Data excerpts
==> src/rtl/eors_cell.sv <==
// ---------------------------------------------------------------------------
// eors_cell: one slot of the sorted end-position chain
// Holds one end; inserts shift larger ends right, a pop shifts all left.
// ---------------------------------------------------------------------------
module eors_cell (
    input  logic                            i_clk,
    input  logic                            i_rst_n,
    input  eors_pkg::t_cell_cmd             i_cmd,
    input  logic                            i_left_v,
    input  logic [eors_pkg::END_W-1:0]      i_left_end,
    input  logic                            i_left_le,
    input  logic                            i_right_v,
    input  logic [eors_pkg::END_W-1:0]      i_right_end,
    output logic                            o_v,
    output logic [eors_pkg::END_W-1:0]      o_end,
    output logic                            o_le
);
    import eors_pkg::*;

    logic             r_v;
    logic [END_W-1:0] r_end;
    logic             n_v;
    logic [END_W-1:0] n_end;

    // this slot holds an end at or below the value being inserted
    assign o_le  = r_v && (r_end <= i_cmd.val);
    assign o_v   = r_v;
    assign o_end = r_end;

    always_comb begin
        n_v   = r_v;
        n_end = r_end;
        if (i_cmd.pop) begin
            n_v   = i_right_v;
            n_end = i_right_end;
        end else if (i_cmd.ins && !o_le) begin
            if (i_left_le) begin
                n_v   = 1'b1;
                n_end = i_cmd.val;
            end else if (i_left_v) begin
                n_v   = 1'b1;
                n_end = i_left_end;
            end
        end
    end

    always_ff @(posedge i_clk) begin
        if (!i_rst_n) begin
            r_v <= 1'b0;
        end else begin
            r_v <= n_v;
        end
        r_end <= n_end;
    end

endmodule

==> config.mk <==
export PLATFORM = sky130hd
export DESIGN_NAME = eors_cell
export DESIGN_NICKNAME = d
export VERILOG_FILES = /design/src/rtl/eors_pkg.sv /design/src/rtl/eors_cell.sv
export SDC_FILE = /design/constraint.sdc
export NUM_CORES = 1
export LEC_CHECK = 0
export BUFFER_PORTS_ARGS = -buffer_cell sky130_fd_sc_hd__buf_2
export CORE_AREA = 2 2 116 118
export CTS_BUF_LIST = sky130_fd_sc_hd__clkbuf_8 sky130_fd_sc_hd__clkbuf_16
export DETAILED_ROUTE_END_ITERATION = 7
export DIE_AREA = 0 0 118 120
export HOLD_SLACK_MARGIN = 0.12
export PLACE_DENSITY = 0.68
export SYNTH_ARGS = -nofsm -noshare
export SYNTH_HDL_FRONTEND = slang
export SYNTH_SLANG_ARGS = --single-unit
==> constraint.sdc <==
create_clock -name i_clk -period 12.8 [get_ports i_clk]
set_input_delay 1.92 -clock i_clk [delete_from_list [all_inputs] [get_ports i_clk]]
set_output_delay 1.92 -clock i_clk [all_outputs]
set_load 0.05 [all_outputs]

**Your assignment**
Where does the word "else" occur in the data? Copy every line that has it.

**Task answer**
        end else if (i_cmd.ins && !o_le) begin
            end else if (i_left_v) begin
        end else begin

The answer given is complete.